Compton was born Violet Halling Compton in Sandown, Isle of Wight. She moved to Canada with her parents when she was seven years old. She studied singing in New York City with Estelle Liebling.

A member of the Ziegfeld Follies, she appeared in the original stage production of Funny Face (1927) alongside Fred Astaire and Adele Astaire, as well as Oh, Kay! in 1926.

Compton married film dialog director Edward D. Dowling on February 16, 1931, in Cuernavaca, Mexico, and they were divorced in that city on March 20, 1931. She had received a divorce from a previous marriage in 1923. She married Walker on April 18, 1933, in Cannes, France. She and Walker adopted a son, James J. Walker II, and a daughter, Mary Ann Walker.
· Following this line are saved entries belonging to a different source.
Context: an optimization exercise on an open-source flow, tuned for small area, a short achievable clock period and few clock cycles per item. The choices shown serve that exercise and are no tape-out recipe. Only simulation tests tie the RTL to the original design; equivalence was not proved.

==> flow/design.v, too long to show whole: its modules and the start of the top module <==
// module fullcon_seq_mac: 5795 lines
module fullcon_seq_mac #(
   parameter int DEPTH_IN     = 12,
   parameter int N_OUT        = 4,
   parameter int LANES        = 12,
   parameter int WIDTH_DATA   = 16,
   parameter int WIDTH_KERNEL = 8,
   parameter int RELU_EN      = 0
) (
   input  logic                                   clk,
   input  logic                                   rst,
   input  logic                                   in_valid,
   output logic                                   in_ready,
   input  logic [WIDTH_DATA*DEPTH_IN-1:0]         data_in,
   input  logic [WIDTH_KERNEL*DEPTH_IN*N_OUT-1:0] kernel_in,
   input  logic [(WIDTH_DATA+WIDTH_KERNEL+$clog2(DEPTH_IN)+1)*N_OUT-1:0] bias_in,
   output logic                                   out_valid,
   input  logic                                   out_ready,
   output logic [WIDTH_DATA+WIDTH_KERNEL+$clog2(DEPTH_IN):0] data_o,
   output logic [((N_OUT > 1) ? $clog2(N_OUT) : 1)-1:0] out_idx,
   output logic                                   out_last
);
  // ...
==> flow/flow/run.sh <==
#!/bin/bash
set -euo pipefail
export BUFFER_PORTS_ARGS="-buffer_cell sky130_fd_sc_hd__buf_1"
bash standard.sh finish > standard.log 2>&1
==> flow/standard.sh <==
#!/bin/bash
# synth_recipe.tcl (not shown) runs the flow's synth.tcl, then flattens the netlist and writes it again
# the make line also repeats each setting of config.mk as NAME=value (left out here)
make -C /OpenROAD-flow-scripts/flow DESIGN_CONFIG=/design/flow/config.mk WORK_HOME=/design/flow/orfs CLKGATE_MAP_FILE= SYNTH_SCRIPT=/design/flow/synth_recipe.tcl "${@:-finish}"
==> flow/config.mk <==
export PLATFORM = sky130hd
export DESIGN_NAME = fullcon_seq_mac
export DESIGN_NICKNAME = fullcon_seq_mac
export VERILOG_FILES = /design/flow/design.v
export SDC_FILE = /design/flow/constraint.sdc
export NUM_CORES = 4
export LEC_CHECK = 0
export CAP_MARGIN = 40
export CORE_MARGIN = 2
export CORE_UTILIZATION = 40
export SLEW_MARGIN = 65
==> flow/constraint.sdc <==
create_clock -name core_clock -period 12.0 [get_ports {clk}]
set_input_delay 2.4000 -clock core_clock [delete_from_list [all_inputs] [get_ports {clk}]]
set_output_delay 2.4000 -clock core_clock [all_outputs]
set_load 0.01 [all_outputs]
==> summary.txt, run 1 <==
The startpoint identified for the worst register-to-register timing path is hd_one_q[0]. The number of filler cells placed in the layout was 17,370. The tool flagged a number of max-cap violations equal to 0. The run finished with no timing, DRC or antenna violations. For the standard cell core area, the log shows 190,400 um^2.

The number of global-route vias before repair was 52,600. Wire segments on met2 add up to 121.9 mm in the final route. The number of clock sinks is 1,240, and the first-iteration detailed-routing DRC count is 5,164. In the synthesized netlist the dominant register cell turns out to be sky130_fd_sc_hd__edfxtp_1. Clock skew on the completed layout was measured at 0.08759 ns.

The antenna diode count came out at 7. The dominant delay contributor by cell family on the critical path is buffers and inverters. The xor/xnor cell area share of the yosys netlist came out at 0.1006. The number of H-tree levels came out at 4.

STA classifies the critical path startpoint as a flop. Hold timing on the final database bottoms out at a slack of 0.3396 ns. The transition time at the pin with the least slew margin is 0.5732 ns, and the count of pins over their slew limit is 0. The I/O pin count is 730, and the starting utilization of the core area is 0.4033. In this run the core area contains 160 standard-cell rows. Setup violations remaining at the end of the flow were counted as 0. Following the worst setup path forward leads to its endpoint at in_ready. The area taken by multi-input logic gates is 38,950 um^2, and the synthesized-area fraction occupied by and/or/nand/nor cells is 0.02462.

The run gives 96.89 mm as the length of routed wiring on met1. The tools report the start point of the critical path as in_ready_q. TritonCTS built the clock tree.
Testbench counts, summed over its fixed seeds: cycles 1,568, items 1,536.
Context: an optimization exercise on an open-source flow, tuned for small area, a short achievable clock period and few clock cycles per item. The choices shown serve that exercise and are no tape-out recipe.
RTL that was checked went through simulation tests only; none was proved equivalent to the original.
No activity file was given, so power comes from the tool's default toggle rates.

==> run a <==
## classifierTop
module classifierTop (
    input  wire                   i_clk100,
    input  wire                   i_rstN,
    input  wire cnnPkg::camBus_t  i_cam,
    input  wire                   i_start,
    input  wire                   i_cfgWr,
    input  wire [4-1:0] i_cfgAddr,
    input  wire [15:0]            i_cfgData,
    output logic                  o_busy,
    output logic                  o_done,
    output cnnPkg::score_t        o_score,
    output logic                  o_led
);
Settings: LEC_CHECK=0, CAP_MARGIN=20, CORE_MARGIN=2, CORE_UTILIZATION=40, CTS_CLUSTER_DIAMETER=100, CTS_CLUSTER_SIZE=24, SLEW_MARGIN=20, SYNTH_HIERARCHICAL=1; clock period 10.0 ns.
standard.sh (not shown) runs the stock make flow with config.mk's settings and CLKGATE_MAP_FILE= SYNTH_SCRIPT=/design/flow/synth_recipe.tcl, a recipe that flattens the netlist after the stock synthesis.
==> flow/flow/run.sh <==
#!/bin/bash
set -euo pipefail
bash standard.sh SETUP_SLACK_MARGIN=6.5 "BUFFER_PORTS_ARGS=-buffer_cell sky130_fd_sc_hd__buf_2" finish > standard.log 2>&1
==> run b: changes against run a <==
--- a/flow/design.v
+++ b/flow/design.v
@@ -50,33 +50,23 @@
     end
     always_ff @(posedge i_clk100) begin
         cfgAddrQ <= i_cfgAddr;
         cfgDataQ <= i_cfgData;
     end
-    logic [13:0] cfgSet;
     always_ff @(posedge i_clk100 or negedge i_rstN) begin
-        if (!i_rstN)
-            cfgSet <= '0;
-        else if (cfgWrQ)
-            for (int r = 0; r < 14; r++)
-                if (cfgAddrQ == 4'(r)) cfgSet[r] <= 1'b1;
-    end
-    always_ff @(posedge i_clk100) begin
-        if (cfgWrQ) begin
+        if (!i_rstN) begin
+            for (int t = 0; t < 9; t++) kern[t] <= '0;
+            for (int w = 0; w < 4; w++) fcW[w] <= '0;
+            bias <= '0;
+        end else if (cfgWrQ) begin
             for (int t = 0; t < 9; t++)
                 if (cfgAddrQ == 4'(t)) kern[t] <= cfgDataQ[7:0];
             for (int w = 0; w < 4; w++)
                 if (cfgAddrQ == 4'(9 + w)) fcW[w] <= cfgDataQ[7:0];
             if (cfgAddrQ == 4'd13) bias <= cfgDataQ;
         end
     end
-    logic [7:0]  fcWv [4];      
-    logic [15:0] biasV;
-    always_comb begin
-        for (int w = 0; w < 4; w++) fcWv[w] = cfgSet[9 + w] ? fcW[w] : 8'd0;
-        biasV = cfgSet[13] ? bias : 16'd0;
-    end
     wire [7:0] camData = i_cam[7:0];
     wire       camVs   = i_cam[9];
     wire       camHref = i_cam[8];
     logic       busy;           
     logic       waitVs;         
@@ -178,11 +168,11 @@
             mValid <= (sIdx >= 7'd9);
         end
     end
     always_ff @(posedge i_clk100) begin
         if (shiftEv) begin
-            mUse <= ~padW & cfgSet[8:0];
+            mUse <= ~padW;
         end
     end
     wire [3:0] nib0 = lb[18][3:0];
     wire [3:0] nib1 = lb[17][3:0];
     wire [3:0] nib2 = lb[16][3:0];
@@ -1043,13 +1033,13 @@
     logic        fcLast, scInit, scFirst;
     logic        s1, s2, neg;   
     logic [21:0] fv;            
     wire  [26:0] scRow;
     logic signed [26:0] score;
-    wire  [7:0]  wQ   = fcWv[featQ];
+    wire  [7:0]  wQ   = fcW[featQ];
     wire  [1:0]  qD   = {tCBottom, tCRight};
-    wire  [7:0]  wD   = fcWv[{tCBottom, tCRight}];
+    wire  [7:0]  wD   = fcW[qD];
     function automatic logic [2:0] booth(input logic [2:0] b);
         booth[0] = b[1] ^ b[0];                                         
         booth[1] = (b[2] & !b[1] & !b[0]) | (!b[2] & b[1] & b[0]);      
         booth[2] = b[2] & !(b[1] & b[0]);                               
     endfunction
@@ -1115,11 +1105,11 @@
             scFirst <= 1'b0;
             {neg, s2, s1} <= bNext;
             if (fcSt != 3'd0) fv <= {fv[19:0], 2'b00};
         end
     end
-    wire [26:0] scBase = scFirst ? 27'($signed(biasV)) : score;
+    wire [26:0] scBase = scFirst ? 27'($signed(bias)) : score;
     wire [26:0] scSum;
     wire as_g0_0, as_p0_0, as_g0_1, as_p0_1, as_g0_2, as_p0_2, as_g0_3, as_p0_3;
     wire as_g0_4, as_p0_4, as_g0_5, as_p0_5, as_g0_6, as_p0_6, as_g0_7, as_p0_7;
     wire as_g0_8, as_p0_8, as_g0_9, as_p0_9, as_g0_10, as_p0_10, as_g0_11, as_p0_11;
     wire as_g0_12, as_p0_12, as_g0_13, as_p0_13, as_g0_14, as_p0_14, as_g0_15, as_p0_15;
==> flow/flow/run.sh (replaced) <==
#!/bin/bash
set -euo pipefail
bash standard.sh SETUP_SLACK_MARGIN=6.9 "BUFFER_PORTS_ARGS=-buffer_cell sky130_fd_sc_hd__buf_2" finish > standard.log 2>&1
==> run c: changes against run a <==
--- a/flow/design.v
+++ b/flow/design.v
@@ -50,33 +50,23 @@
     end
     always_ff @(posedge i_clk100) begin
         cfgAddrQ <= i_cfgAddr;
         cfgDataQ <= i_cfgData;
     end
-    logic [13:0] cfgSet;
     always_ff @(posedge i_clk100 or negedge i_rstN) begin
-        if (!i_rstN)
-            cfgSet <= '0;
-        else if (cfgWrQ)
-            for (int r = 0; r < 14; r++)
-                if (cfgAddrQ == 4'(r)) cfgSet[r] <= 1'b1;
-    end
-    always_ff @(posedge i_clk100) begin
-        if (cfgWrQ) begin
+        if (!i_rstN) begin
+            for (int t = 0; t < 9; t++) kern[t] <= '0;
+            for (int w = 0; w < 4; w++) fcW[w] <= '0;
+            bias <= '0;
+        end else if (cfgWrQ) begin
             for (int t = 0; t < 9; t++)
                 if (cfgAddrQ == 4'(t)) kern[t] <= cfgDataQ[7:0];
             for (int w = 0; w < 4; w++)
                 if (cfgAddrQ == 4'(9 + w)) fcW[w] <= cfgDataQ[7:0];
             if (cfgAddrQ == 4'd13) bias <= cfgDataQ;
         end
     end
-    logic [7:0]  fcWv [4];      
-    logic [15:0] biasV;
-    always_comb begin
-        for (int w = 0; w < 4; w++) fcWv[w] = cfgSet[9 + w] ? fcW[w] : 8'd0;
-        biasV = cfgSet[13] ? bias : 16'd0;
-    end
     wire [7:0] camData = i_cam[7:0];
     wire       camVs   = i_cam[9];
     wire       camHref = i_cam[8];
     logic       busy;           
     logic       waitVs;         
@@ -178,11 +168,11 @@
             mValid <= (sIdx >= 7'd9);
         end
     end
     always_ff @(posedge i_clk100) begin
         if (shiftEv) begin
-            mUse <= ~padW & cfgSet[8:0];
+            mUse <= ~padW;
         end
     end
     wire [3:0] nib0 = lb[18][3:0];
     wire [3:0] nib1 = lb[17][3:0];
     wire [3:0] nib2 = lb[16][3:0];
@@ -1043,13 +1033,13 @@
     logic        fcLast, scInit, scFirst;
     logic        s1, s2, neg;   
     logic [21:0] fv;            
     wire  [26:0] scRow;
     logic signed [26:0] score;
-    wire  [7:0]  wQ   = fcWv[featQ];
+    wire  [7:0]  wQ   = fcW[featQ];
     wire  [1:0]  qD   = {tCBottom, tCRight};
-    wire  [7:0]  wD   = fcWv[{tCBottom, tCRight}];
+    wire  [7:0]  wD   = fcW[qD];
     function automatic logic [2:0] booth(input logic [2:0] b);
         booth[0] = b[1] ^ b[0];                                         
         booth[1] = (b[2] & !b[1] & !b[0]) | (!b[2] & b[1] & b[0]);      
         booth[2] = b[2] & !(b[1] & b[0]);                               
     endfunction
@@ -1115,11 +1105,11 @@
             scFirst <= 1'b0;
             {neg, s2, s1} <= bNext;
             if (fcSt != 3'd0) fv <= {fv[19:0], 2'b00};
         end
     end
-    wire [26:0] scBase = scFirst ? 27'($signed(biasV)) : score;
+    wire [26:0] scBase = scFirst ? 27'($signed(bias)) : score;
     wire [26:0] scSum;
     wire as_g0_0, as_p0_0, as_g0_1, as_p0_1, as_g0_2, as_p0_2, as_g0_3, as_p0_3;
     wire as_g0_4, as_p0_4, as_g0_5, as_p0_5, as_g0_6, as_p0_6, as_g0_7, as_p0_7;
     wire as_g0_8, as_p0_8, as_g0_9, as_p0_9, as_g0_10, as_p0_10, as_g0_11, as_p0_11;
     wire as_g0_12, as_p0_12, as_g0_13, as_p0_13, as_g0_14, as_p0_14, as_g0_15, as_p0_15;
==> flow/flow/run.sh (replaced) <==
#!/bin/bash
set -euo pipefail
bash standard.sh SETUP_SLACK_MARGIN=6.7 finish > standard.log 2>&1
Settings changed: ABC_AREA set to 1.
==> run d: changes against run a <==
--- a/flow/design.v
+++ b/flow/design.v
@@ -50,33 +50,23 @@
     end
     always_ff @(posedge i_clk100) begin
         cfgAddrQ <= i_cfgAddr;
         cfgDataQ <= i_cfgData;
     end
-    logic [13:0] cfgSet;
     always_ff @(posedge i_clk100 or negedge i_rstN) begin
-        if (!i_rstN)
-            cfgSet <= '0;
-        else if (cfgWrQ)
-            for (int r = 0; r < 14; r++)
-                if (cfgAddrQ == 4'(r)) cfgSet[r] <= 1'b1;
-    end
-    always_ff @(posedge i_clk100) begin
-        if (cfgWrQ) begin
+        if (!i_rstN) begin
+            for (int t = 0; t < 9; t++) kern[t] <= '0;
+            for (int w = 0; w < 4; w++) fcW[w] <= '0;
+            bias <= '0;
+        end else if (cfgWrQ) begin
             for (int t = 0; t < 9; t++)
                 if (cfgAddrQ == 4'(t)) kern[t] <= cfgDataQ[7:0];
             for (int w = 0; w < 4; w++)
                 if (cfgAddrQ == 4'(9 + w)) fcW[w] <= cfgDataQ[7:0];
             if (cfgAddrQ == 4'd13) bias <= cfgDataQ;
         end
     end
-    logic [7:0]  fcWv [4];      
-    logic [15:0] biasV;
-    always_comb begin
-        for (int w = 0; w < 4; w++) fcWv[w] = cfgSet[9 + w] ? fcW[w] : 8'd0;
-        biasV = cfgSet[13] ? bias : 16'd0;
-    end
     wire [7:0] camData = i_cam[7:0];
     wire       camVs   = i_cam[9];
     wire       camHref = i_cam[8];
     logic       busy;           
     logic       waitVs;         
@@ -178,11 +168,11 @@
             mValid <= (sIdx >= 7'd9);
         end
     end
     always_ff @(posedge i_clk100) begin
         if (shiftEv) begin
-            mUse <= ~padW & cfgSet[8:0];
+            mUse <= ~padW;
         end
     end
     wire [3:0] nib0 = lb[18][3:0];
     wire [3:0] nib1 = lb[17][3:0];
     wire [3:0] nib2 = lb[16][3:0];
@@ -1043,13 +1033,13 @@
     logic        fcLast, scInit, scFirst;
     logic        s1, s2, neg;   
     logic [21:0] fv;            
     wire  [26:0] scRow;
     logic signed [26:0] score;
-    wire  [7:0]  wQ   = fcWv[featQ];
+    wire  [7:0]  wQ   = fcW[featQ];
     wire  [1:0]  qD   = {tCBottom, tCRight};
-    wire  [7:0]  wD   = fcWv[{tCBottom, tCRight}];
+    wire  [7:0]  wD   = fcW[qD];
     function automatic logic [2:0] booth(input logic [2:0] b);
         booth[0] = b[1] ^ b[0];                                         
         booth[1] = (b[2] & !b[1] & !b[0]) | (!b[2] & b[1] & b[0]);      
         booth[2] = b[2] & !(b[1] & b[0]);                               
     endfunction
@@ -1115,11 +1105,11 @@
             scFirst <= 1'b0;
             {neg, s2, s1} <= bNext;
             if (fcSt != 3'd0) fv <= {fv[19:0], 2'b00};
         end
     end
-    wire [26:0] scBase = scFirst ? 27'($signed(biasV)) : score;
+    wire [26:0] scBase = scFirst ? 27'($signed(bias)) : score;
     wire [26:0] scSum;
     wire as_g0_0, as_p0_0, as_g0_1, as_p0_1, as_g0_2, as_p0_2, as_g0_3, as_p0_3;
     wire as_g0_4, as_p0_4, as_g0_5, as_p0_5, as_g0_6, as_p0_6, as_g0_7, as_p0_7;
     wire as_g0_8, as_p0_8, as_g0_9, as_p0_9, as_g0_10, as_p0_10, as_g0_11, as_p0_11;
     wire as_g0_12, as_p0_12, as_g0_13, as_p0_13, as_g0_14, as_p0_14, as_g0_15, as_p0_15;
==> flow/flow/run.sh (replaced) <==
#!/bin/bash
set -euo pipefail
bash standard.sh SETUP_SLACK_MARGIN=6.7 "BUFFER_PORTS_ARGS=-buffer_cell sky130_fd_sc_hd__buf_2" finish > standard.log 2>&1
Settings changed: CTS_BUF_LIST set to sky130_fd_sc_hd__clkbuf_8 sky130_fd_sc_hd__clkbuf_16.
==> impl_results.md <==
- Cell Rows: 99
- Status: finished clean
- RSZ-0062 raised after global routing: no
- Tapcells: 959
- Leading cell kind: multi-input combinational cells
- Clock buf/inv share: 0.0274
- Adder-Cell Fraction of Synth Area: 0.241
- Most common cell in the netlist: nand2_1
- Pint: 6.79 mW
- RR Endpoint: aR[54]
- Initial antenna violation count: 2
The numbers above come from run d.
In 1940, Compton began divorce action against Walker. The divorce would become official on March 15, 1941 in Key West. On May 11, 1942, Compton married West Point graduate and consulting engineer Theodore Knappen in Jersey City. That was her fourth wedding. She and Knappen had a son, Theodore Compton Knappen. This would be the only child Compton would give birth to.

According to Knappen, Compton had been ill since the birth of their son on January 19, 1944. On July 12, 1944, Compton died in Doctors Hospital, New York, aged 38.